Among the entries below, find the lines that contain the string "assign". State only how many there are.

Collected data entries
· · · ·

$ cat src/rtl/alu_pipeline_hs.sv
// Elastic three-stage ALU pipeline with valid/ready handshake: res = (op1 OPA op2) OPB op1.
// Optional registered zero/negative flags are enabled by defining ALU_PIPE_FLAGS_EN.

module alu #(
  parameter int DWIDTH = 8
) (
  input  logic [1:0]        sel_i,
  input  logic [DWIDTH-1:0] a_i,
  input  logic [DWIDTH-1:0] b_i,
  output logic [DWIDTH-1:0] y_o
);
  always_comb begin
    y_o = '0;
    case (sel_i)
      2'b00:   y_o = a_i + b_i;
      2'b01:   y_o = a_i - b_i;
      2'b10:   y_o = a_i & b_i;
      default: y_o = a_i | b_i;
    endcase
  end
endmodule

module reg_rst #(
  parameter int WIDTH = 1
) (
  input  logic             clk,
  input  logic             rst,
  input  logic             en_i,
  input  logic [WIDTH-1:0] d_i,
  output logic [WIDTH-1:0] q_o
);
  always_ff @(posedge clk) begin
    if (rst)       q_o <= '0;
    else if (en_i) q_o <= d_i;
  end
endmodule

module alu_pipeline_hs #(
  parameter int DWIDTH = 8
) (
  input  logic              clk,
  input  logic              rst,
  input  logic              in_valid_i,
  output logic              in_ready_o,
  input  logic [DWIDTH-1:0] op1_i,
  input  logic [DWIDTH-1:0] op2_i,
  input  logic [1:0]        sela_i,
  input  logic [1:0]        selb_i,
  output logic              out_valid_o,
  input  logic              out_ready_i,
  output logic [DWIDTH-1:0] res_o,
  output logic              zero_o,
  output logic              neg_o
);
  logic [2:0] v;
  logic [2:0] v_next;
  logic [2:0] rdy;

  logic [DWIDTH-1:0] s1_op1, s1_op2, s2_op1, s2_ra;
  logic [1:0]        s1_sela, s1_selb, s2_selb;
  logic [DWIDTH-1:0] ra, rb;

  // A stage is free when empty or when its downstream moves this cycle.
  assign rdy[2] = ~v[2] | out_ready_i;
  assign rdy[1] = ~v[1] | rdy[2];
  assign rdy[0] = ~v[0] | rdy[1];

  assign v_next      = {v[1], v[0], in_valid_i};
  assign in_ready_o  = rdy[0];
  assign out_valid_o = v[2];

  generate
    for (genvar gi = 0; gi < 3; gi++) begin : g_valid
      reg_rst #(.WIDTH(1)) u_v (
        .clk  (clk),
        .rst  (rst),
        .en_i (rdy[gi]),
        .d_i  (v_next[gi]),
        .q_o  (v[gi])
      );
    end
  endgenerate

  reg_rst #(.WIDTH(2*DWIDTH+4)) u_s1 (
    .clk  (clk),
    .rst  (rst),
    .en_i (rdy[0]),
    .d_i  ({op1_i, op2_i, sela_i, selb_i}),
    .q_o  ({s1_op1, s1_op2, s1_sela, s1_selb})
  );

  alu #(.DWIDTH(DWIDTH)) u_alu_a (
    .sel_i (s1_sela),
    .a_i   (s1_op1),
    .b_i   (s1_op2),
    .y_o   (ra)
  );

  reg_rst #(.WIDTH(2*DWIDTH+2)) u_s2 (
    .clk  (clk),
    .rst  (rst),
    .en_i (rdy[1]),
    .d_i  ({ra, s1_op1, s1_selb}),
    .q_o  ({s2_ra, s2_op1, s2_selb})
  );

  alu #(.DWIDTH(DWIDTH)) u_alu_b (
    .sel_i (s2_selb),
    .a_i   (s2_ra),
    .b_i   (s2_op1),
    .y_o   (rb)
  );

  reg_rst #(.WIDTH(DWIDTH)) u_s3 (
    .clk  (clk),
    .rst  (rst),
    .en_i (rdy[2]),
    .d_i  (rb),
    .q_o  (res_o)
  );

`ifdef ALU_PIPE_FLAGS_EN
  reg_rst #(.WIDTH(2)) u_flags (
    .clk  (clk),
    .rst  (rst),
    .en_i (rdy[2]),
    .d_i  ({rb == '0, rb[DWIDTH-1]}),
    .q_o  ({zero_o, neg_o})
  );
`else
  assign zero_o = 1'b0;
  assign neg_o  = 1'b0;
`endif
endmodule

· · · ·

» SOLUTION BELOW: 8